THE PROBLEM -> All lines from the one with "export CELL_PAD_IN_SITES_DETAIL_PLACEMENT = 1" through the last are to be given again exactly as they stand in the data below, and only those.

*** EXERCISE DATA ***

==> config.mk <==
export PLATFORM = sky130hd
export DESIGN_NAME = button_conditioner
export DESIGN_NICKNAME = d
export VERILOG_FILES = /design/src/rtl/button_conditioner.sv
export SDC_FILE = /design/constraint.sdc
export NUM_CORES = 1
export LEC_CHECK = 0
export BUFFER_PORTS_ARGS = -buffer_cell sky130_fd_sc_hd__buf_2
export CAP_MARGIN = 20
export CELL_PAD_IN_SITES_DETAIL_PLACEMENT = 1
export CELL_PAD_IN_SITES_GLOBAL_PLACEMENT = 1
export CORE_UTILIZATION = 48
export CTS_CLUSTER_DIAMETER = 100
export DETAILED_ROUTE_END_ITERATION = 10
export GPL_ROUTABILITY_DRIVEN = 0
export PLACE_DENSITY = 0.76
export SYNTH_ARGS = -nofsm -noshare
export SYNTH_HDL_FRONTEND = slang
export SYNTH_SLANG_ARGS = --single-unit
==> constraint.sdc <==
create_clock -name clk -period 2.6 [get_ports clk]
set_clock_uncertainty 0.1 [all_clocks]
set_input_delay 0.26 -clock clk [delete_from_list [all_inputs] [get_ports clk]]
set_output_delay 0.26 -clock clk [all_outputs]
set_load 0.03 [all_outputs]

*** End of EXERCISE DATA ***

WORKED SOLUTION ->
export CELL_PAD_IN_SITES_DETAIL_PLACEMENT = 1
export CELL_PAD_IN_SITES_GLOBAL_PLACEMENT = 1
export CORE_UTILIZATION = 48
export CTS_CLUSTER_DIAMETER = 100
export DETAILED_ROUTE_END_ITERATION = 10
export GPL_ROUTABILITY_DRIVEN = 0
export PLACE_DENSITY = 0.76
export SYNTH_ARGS = -nofsm -noshare
export SYNTH_HDL_FRONTEND = slang
export SYNTH_SLANG_ARGS = --single-unit
==> constraint.sdc <==
create_clock -name clk -period 2.6 [get_ports clk]
set_clock_uncertainty 0.1 [all_clocks]
set_input_delay 0.26 -clock clk [delete_from_list [all_inputs] [get_ports clk]]
set_output_delay 0.26 -clock clk [all_outputs]
set_load 0.03 [all_outputs]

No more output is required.